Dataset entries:
────────────────
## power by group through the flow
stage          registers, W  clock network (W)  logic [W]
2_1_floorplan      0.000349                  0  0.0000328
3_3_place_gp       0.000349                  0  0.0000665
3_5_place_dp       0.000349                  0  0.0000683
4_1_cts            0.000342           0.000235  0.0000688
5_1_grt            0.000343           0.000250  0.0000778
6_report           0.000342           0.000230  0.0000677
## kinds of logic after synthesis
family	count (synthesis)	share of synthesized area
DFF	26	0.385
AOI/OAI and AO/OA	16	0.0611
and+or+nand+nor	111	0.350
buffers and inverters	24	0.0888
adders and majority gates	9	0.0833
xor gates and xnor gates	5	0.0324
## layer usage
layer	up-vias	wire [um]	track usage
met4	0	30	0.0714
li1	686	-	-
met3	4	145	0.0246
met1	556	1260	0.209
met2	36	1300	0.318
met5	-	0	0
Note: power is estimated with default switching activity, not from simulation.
==> config.mk <==
export PLATFORM = sky130hd
export DESIGN_NAME = mem_arbiter
export DESIGN_NICKNAME = d
export VERILOG_FILES = /design/src/rtl/mem_arb_pkg.sv /design/src/rtl/arb_pick.sv /design/src/rtl/mem_arbiter.sv
export SDC_FILE = /design/constraint.sdc
export NUM_CORES = 1
export LEC_CHECK = 0
export ABC_AREA = 1
export CAP_MARGIN = 20
export CORE_MARGIN = 3
export CORE_UTILIZATION = 40
export CTS_CLUSTER_SIZE = 16
export DETAILED_ROUTE_END_ITERATION = 8
export GPL_TIMING_DRIVEN = 0
export PLACE_DENSITY_LB_ADDON = 0.12
export SKIP_LAST_GASP = 1
export SLEW_MARGIN = 15
export SYNTH_ARGS = -nofsm -noshare
export SYNTH_HDL_FRONTEND = slang
export SYNTH_SLANG_ARGS = --single-unit
==> constraint.sdc <==
create_clock -name clk -period 1.9 [get_ports clk]
set_input_delay 0.285 -clock clk [delete_from_list [all_inputs] [get_ports clk]]
set_output_delay 0.285 -clock clk [all_outputs]
set_load 0.01 [all_outputs]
────────────────
Exercise aim. How many lines in the records hold the string "usage"? Reply with the number only.

Task response. 2